10:15am: Sainsbury's for some food on the way home and some beer for my fridge.
11:00am: Third viewing - Wigtown Road, Sorbie. This house could have been a royal palace for a fiver and we wouldn't have bought it. Sorbie is essentially somewhere between two other places and is about as isolated a community as you can imagine. The house was fabulous and had it been on the outskirts of Newton we would have bitten their hands off; as it was location proved decisive.
12:00noon: George Street, Whithorn, or High Noon in Whithorn and the house that I've been talking about since June. What an utterly stunning house. Head and shoulders above everything else we'd seen and a place that would cost - no lie - in excess of £300,000 in dodgy parts of England. A massive sprawling Regency house in a wide road that has so much character and so many empty shells of former businesses. Whithorn is freaky. Very freaky and it was clear the people selling were doing it because the wife hated it there. We couldn't find fault in the place and it's a steal. If I had to spend the rest of my life in Whithorn it wouldn't be for long. We were gutted, because even my wife was realising that it was a wonderful house in the village of the damned.

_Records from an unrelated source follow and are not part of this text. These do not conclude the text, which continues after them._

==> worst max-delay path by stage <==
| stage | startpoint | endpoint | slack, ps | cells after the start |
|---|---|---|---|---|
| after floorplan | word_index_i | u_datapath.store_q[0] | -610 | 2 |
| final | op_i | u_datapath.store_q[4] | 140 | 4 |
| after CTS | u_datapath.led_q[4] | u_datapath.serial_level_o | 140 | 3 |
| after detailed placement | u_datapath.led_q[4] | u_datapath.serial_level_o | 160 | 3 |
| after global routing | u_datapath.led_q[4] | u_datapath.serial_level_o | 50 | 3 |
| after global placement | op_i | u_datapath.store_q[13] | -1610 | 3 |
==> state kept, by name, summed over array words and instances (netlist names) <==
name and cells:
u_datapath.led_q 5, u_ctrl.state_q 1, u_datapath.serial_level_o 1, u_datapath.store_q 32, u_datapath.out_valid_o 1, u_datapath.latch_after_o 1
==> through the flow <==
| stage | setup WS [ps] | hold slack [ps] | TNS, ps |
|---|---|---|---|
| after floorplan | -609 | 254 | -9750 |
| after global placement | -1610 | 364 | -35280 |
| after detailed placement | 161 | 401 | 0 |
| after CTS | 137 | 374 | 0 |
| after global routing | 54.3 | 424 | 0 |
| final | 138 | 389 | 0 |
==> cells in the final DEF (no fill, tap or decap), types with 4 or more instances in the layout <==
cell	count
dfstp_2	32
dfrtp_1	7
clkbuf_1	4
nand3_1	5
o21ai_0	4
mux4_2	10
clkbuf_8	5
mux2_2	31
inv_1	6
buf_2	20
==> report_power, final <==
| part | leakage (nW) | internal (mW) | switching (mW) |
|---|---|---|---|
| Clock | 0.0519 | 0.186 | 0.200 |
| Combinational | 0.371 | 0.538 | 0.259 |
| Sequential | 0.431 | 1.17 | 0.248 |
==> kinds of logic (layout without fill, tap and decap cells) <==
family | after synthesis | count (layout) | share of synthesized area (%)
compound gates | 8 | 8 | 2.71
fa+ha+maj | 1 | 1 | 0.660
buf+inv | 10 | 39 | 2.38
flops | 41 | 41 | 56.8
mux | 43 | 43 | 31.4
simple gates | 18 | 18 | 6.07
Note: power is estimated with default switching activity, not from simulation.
<file path="config.mk">
export PLATFORM = sky130hd
export DESIGN_NAME = pmu_cmp_unit
export DESIGN_NICKNAME = d
export VERILOG_FILES = /design/src/hdl/potts_metropolis_update_unit_assert.svh /design/src/hdl/pmu_pkg.sv /design/src/hdl/pmu_cmp_unit.sv
export SDC_FILE = /design/constraint.sdc
export NUM_CORES = 1
export LEC_CHECK = 0
export BUFFER_PORTS_ARGS = -buffer_cell sky130_fd_sc_hd__buf_4
export CORE_AREA = 2 2 39 41
export DETAILED_ROUTE_END_ITERATION = 10
export DIE_AREA = 0 0 41 43
export RECOVER_POWER = 25
export SLEW_MARGIN = 20
export SYNTH_ARGS = -nofsm -noshare
export SYNTH_HDL_FRONTEND = slang
export SYNTH_SLANG_ARGS = --single-unit
</file>
<file path="constraint.sdc">
create_clock -name vclk -period 5.5
set_clock_uncertainty 0.1 [all_clocks]
set_input_delay 1.65 -clock vclk [all_inputs]
set_output_delay 1.65 -clock vclk [all_outputs]
set_load 0.05 [all_outputs]
</file>
File: config.mk
export PLATFORM = sky130hd
export DESIGN_NAME = rss_queue
export DESIGN_NICKNAME = d
export VERILOG_FILES = /design/src/rtl/core/running_sample_statistics_top_assert.svh /design/src/rtl/core/rss_pkg.sv /design/src/rtl/core/rss_queue.sv
export SDC_FILE = /design/constraint.sdc
export NUM_CORES = 1
export LEC_CHECK = 0
export BUFFER_PORTS_ARGS = -buffer_cell sky130_fd_sc_hd__buf_2
export CAP_MARGIN = 20
export CORE_MARGIN = 5
export CORE_UTILIZATION = 47
export DETAILED_ROUTE_END_ITERATION = 6
export GPL_ROUTABILITY_DRIVEN = 0
export GPL_TIMING_DRIVEN = 0
export PLACE_DENSITY = 0.79
export SYNTH_ARGS = -nofsm -noshare
export SYNTH_HDL_FRONTEND = slang
export SYNTH_SLANG_ARGS = --single-unit
File: constraint.sdc
create_clock -name clock -period 7.8 [get_ports clock]
set_clock_uncertainty 0.2 [all_clocks]
set_input_delay 1.95 -clock clock [delete_from_list [all_inputs] [get_ports clock]]
set_output_delay 1.95 -clock clock [all_outputs]
set_load 0.02 [all_outputs]
File: src/rtl/core/running_sample_statistics_top_assert.svh
// assertion macros for the running sample statistics block
// no dependencies; included by the top level
`ifndef RUNNING_SAMPLE_STATISTICS_TOP_ASSERT_SVH
`define RUNNING_SAMPLE_STATISTICS_TOP_ASSERT_SVH
`ifndef SYNTHESIS
`define RSS_ASSERT_IMPL(label, clk, rst, prop) \
   label: assert property (@(posedge clk) disable iff (rst) prop) else $error("%m failed");
`define RSS_ASSERT_NORST(label, clk, prop) \
   label: assert property (@(posedge clk) prop) else $error("%m failed");
`else
`define RSS_ASSERT_IMPL(label, clk, rst, prop)
`define RSS_ASSERT_NORST(label, clk, prop)
`endif
`endif

File: src/rtl/core/rss_pkg.sv
// shared constants and types for the running sample statistics block
// no dependencies
`timescale 1ns / 1ps
package rss_pkg;
   localparam int MaxCount   = 4096;
   localparam int SampleBits = 16;
   localparam int CntW       = $clog2(MaxCount + 1);
   localparam int SumW       = SampleBits + CntW;
   localparam int SqW        = 2 * SampleBits + CntW;
   localparam int SprW       = SqW + CntW + 1;
   localparam int NumW       = SprW + 16;
   localparam int DenW       = 2 * CntW;
   localparam int RootInW    = 48;
   localparam int RootW      = 24;
   localparam int SqCntW     = $clog2(NumW + 1);
   localparam int RtCntW     = $clog2(RootW + 1);
   localparam int ResultW    = 16 + 16 + 24 + 24 + 24 + 1 + CntW + 1;

   // job handed from the front to the back
   typedef struct packed {
      logic [CntW-1:0]  count;
      logic [SumW-1:0]  sum;
      logic [SqW-1:0]   sum_sq;
      logic [15:0]      min_value;
      logic [15:0]      max_value;
      logic             full;
   } job_type;

   localparam int JobW = $bits(job_type);
endpackage

File: src/rtl/core/rss_queue.sv
// two-entry queue between front and back
// depends on rss_pkg
`timescale 1ns / 1ps
module rss_queue import rss_pkg::*; (
   input  logic    clock,
   input  logic    reset,
   input  logic    in_valid,
   output logic    in_ready,
   input  job_type in_data,
   output logic    out_valid,
   input  logic    out_ready,
   output job_type out_data
);
   job_type    mem_ff [2];
   logic       wp_ff, rp_ff;
   logic [1:0] cnt_ff;
   logic       push, pop;

   assign in_ready  = (cnt_ff != 2'd2);
   assign out_valid = (cnt_ff != 2'd0);
   assign out_data  = mem_ff[rp_ff];
   assign push      = in_valid && in_ready;
   assign pop       = out_valid && out_ready;

   always_ff @(posedge clock) begin
      if (push) mem_ff[wp_ff] <= in_data;
   end

   always_ff @(posedge clock) begin
      if (reset) begin
         wp_ff  <= 1'b0;
         rp_ff  <= 1'b0;
         cnt_ff <= 2'd0;
      end else begin
         if (push) wp_ff <= ~wp_ff;
         if (pop)  rp_ff <= ~rp_ff;
         cnt_ff <= cnt_ff + {1'b0, push} - {1'b0, pop};
      end
   end
endmodule

==> impl_metrics.tcl <==
set metrics [dict create \
    status "completed" \
    maxCapViolations 0 \
    io_buffers 245 \
    fp.dieH_um 148 \
    clockBufferDepth 3 \
    holdCritPathClass "flip-flop to flip-flop" \
    min_period_ns 3.92 \
    crit_path_frequent_cell "buf_6" \
    totalWireLength_um 17200 \
    p_leak_nw 4.24 \
    nNetsFinal 799 \
    design.die.area_mm2 0.0218 \
    yosysTopAreaCellShare_pct 80.8 \
    crit_chain "buf_6 -> buf_6 -> mux2_2 -> buf_2" \
    drive_gt1_share_pct 60.9 \
    dp_cells 880 \
    insertion_delay_ns 0.50 \
    powerDensity_mw_per_mm2 336 \
    cts_resized 0 \
    pin_count 246 \
    clk_pin_slew_ns 0.06 \
    crit_type "flip-flop to output pin" \
    drtAntennaViolNets 0 \
    syn_area_mm2 0.00892 \
    crit_path_end_kind "output pin" \
    drcViolationCount 0 \
    cts_made_buffers 25 \
    fin_cells 924 \
    synth_area_leader_cell "edfxtp_1" \
    multi_input_area_mm2 0.00149 \
    yosys.area_share.adder_pct 0.281 \
    initial_core_util_pct 47.7 \
    rsz0062_at_grt "false" \
    peakVddDrop_mv 0.230 \
    fmax_mhz 255 \
    synth_cells 397 \
    totalNegativeSetupSlack_ns 0 \
    fin_crit_sh_pct 50.3 \
    first_pass_iters 4 \
    cts_root_buf "clkbuf_16" \
    viasPerCell 4.94 \
    antenna_found_initial 1 \
    grt_pass1_wl_um 26600 \
    setup_viol 0 \
    syn2layout_area_growth_pct 26.5 \
    cp_slowest_cell "dfxtp_1" \
    h-tree-depth 1 \
    grt_pass1_vias 5068 \
    yosys.area_share.simple_pct 0.603 \
    nFillCells 1361 \
    holdWs_ns 0.354 \
    syn_nets 523 \
    synth_xor_xnor_area_share_pct 0.295 \
    finalMaxSlewViolations 0 \
    synth_seq_cells 245 \
    hold_viol_final 0 \
    rows 50 \
    synth_compound_area_share_pct 0.0842 \
    ys_seq_area_share_pct 81.9 \
    cp_data_required_time_ns 5.65 \
    post-dp-hpwl_um 12000 \
    cp_max_fo 10 \
    yosysWarnings 0 \
    muxShareOfSynthArea_pct 15.3 \
    grt_max_degree 63 \
    synth_top_family_by_area "multiplexers" \
    postLayoutCoreUtil_pct 60.3 \
    syn_avg_cell_area_um2 22.5 \
    cts_tree "yes" \
    cts.sinks 245 \
    worstMarginPinSlew_ns 0.877 \
    diodes 0 \
    postCtsSetupRepairBufs 0 \
    critPathLaunchType "flip-flop" \
    vias 4562 \
    ctsHoldBuffers 0 \
    ys_top_cells_by_area "edfxtp_1 81%, mux2_2 15%, buf_6 1.4%" \
    crit_path_max_incr_delay_ns 0.35 \
    core_mm2 0.0187 \
    ys_types 16 \
    regArea_mm2 0.00731 \
    drtIter0Drc 147 \
    die_x_um 148 \
    gr-usage-all-layers_pct 15.3 \
    arrival_ns 1.77 \
    overflow 0 \
    post_drt_wl_per_cell_um 18.6 \
    slew_headroom_pct 41.4 \
]
-- layout by cell type, fill, tap and decap left out --
cell type	count
buf_2	247
edfxtp_1	240
mux2_2	121
clkbuf_16	25
buf_6	11
clkbuf_1	8
dfxtp_1	5
clkinv_2	5
nor2_1	4
buf_12	3
nor2b_1	2
xnor2_1	2
ha_1	2
clkinv_1	2
o21a_1	1
nand2b_1	1
nand2_1	1
or2_2	1
inv_1	1
and3_4	1
nor2_4	1
xor2_1	1
clkbuf_8	1
clkinvlp_4	1
bufinv_16	1
clkinv_4	1
buf_16	1
-- layer usage --
layer  routed length (um)  up-vias  part of all wire, %  GRT usage, %
li1                     -     2126                    -             -
met1                 6550     2232                   38          18.4
met2                 8740      171                   51          26.7
met3                 1430       31                  8.3          4.84
met4                  432        2                  2.5          3.91
met5                   13        -                0.076             0
-- cell usage after synthesis --
library cell  instances
nor2_1                5
dfxtp_1               5
xor2_1                1
xnor2_1               2
inv_1                 1
nand2b_1              1
o21a_1                1
edfxtp_1            240
buf_2                 2
nand2_1               1
buf_6                11
or2_2                 1
and3_1                1
nor2b_1               2
mux2_2              121
ha_1                  2
-- path summary, 6_finish.rpt --
check        slack [ns]                 start                      end  cells after the start
max reg2reg        5.35  cnt_ff[0]$_SDFF_PP0_  mem_ff[0][40]$_DFFE_PP_                      5
max                3.88             flip-flop             out_data[35]                      4
min                0.35    rp_ff$_SDFFE_PP0P_                flip-flop                      2
min reg2reg        0.35    rp_ff$_SDFFE_PP0P_                flip-flop                      2
-- worst max-delay path: cells and delay by family (launching register included) --
family | cells | cell delay [ns]
flip-flops | 1 | 0.35
multiplexers | 1 | 0.34
buffers and inverters | 3 | 0.57
-- power breakdown --
| part | internal, mW | switching [mW] |
|---|---|---|
| combinational | 0.417 | 0.602 |
| clock | 0.633 | 0.451 |
| sequential | 1.65 | 0.0407 |
-- flip-flops by register name (all words and copies together) (netlist names), named ones only --
| signal | cells |
|---|---|
| cnt_ff | 2 |
| mem_ff | 240 |
| wp_ff | 1 |
| rp_ff | 1 |
-- cells by family (layout without fill, tap and decap cells) --
group / count (synthesis) / after routing
muxes: 121 / 121
xor gates and xnor gates: 3 / 3
adders and majority gates: 2 / 2
buffers and inverters: 14 / 307
DFF: 245 / 245
AOI/OAI and AO/OA: 1 / 1
and+or+nand+nor: 11 / 11
-- final cells by class --
cell class / instances / share of cell area (%)
clock buffer: 34 / 5.93
inverter: 1 / 0.0333
multi-input combinational: 138 / 13.2
timing repair buffer: 249 / 11.6
sequential: 245 / 64.7
tap: 234 / 2.59
clock inverter: 10 / 0.698
buffer: 13 / 1.19
-- metrics by stage --
stage / instance area [um^2] / power [mW] / setup slack (ns)
2_1_floorplan: 8920 / 2.42 / 1.99
3_3_place_gp: 10400 / 2.73 / 0.586
3_5_place_dp: 10500 / 2.76 / 3.80
4_1_cts: 11300 / 3.85 / 3.81
5_1_grt: 11300 / 3.97 / 3.74
6_report: 11300 / 3.80 / 3.88
(Power assumes the default switching activity.)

2:00pm: Botany Street, Wigtown. BOOM! You know when you really aren't looking forward to a party but you go along intending to stay for as little time as possible and it turns out to be the best party you've been to in yonks? That was this. Ticked all the boxes from location to quirky architecture and we've decided we're going to buy it. Well... we hope to buy it. I'm putting an offer in tomorrow, subject to whatever subjects we need to meet.
3:00pm: Ferville, Station Road, Wigtown. Large, expansive bungalow overlooking Wigtown Bay and by far the best living room view so far, but the place has been empty for two years, it was cold, unloved and is showing signs of damp. The garden was too small but the sheds and outbuildings were useful - it's a modern place and had potential, but we'd already made up our minds.
3:30pm: Stopped to photograph the stunning views from Wigtown.
3:35pm: Onto the A75 - 330 miles and we would be home.
9:00pm: home, knackered but with our hopes and spirits lifted stratospherically.

38 hours, 700+ miles and I couldn't sleep when I finally went to bed. The excitement is almost visceral. Updates will follow.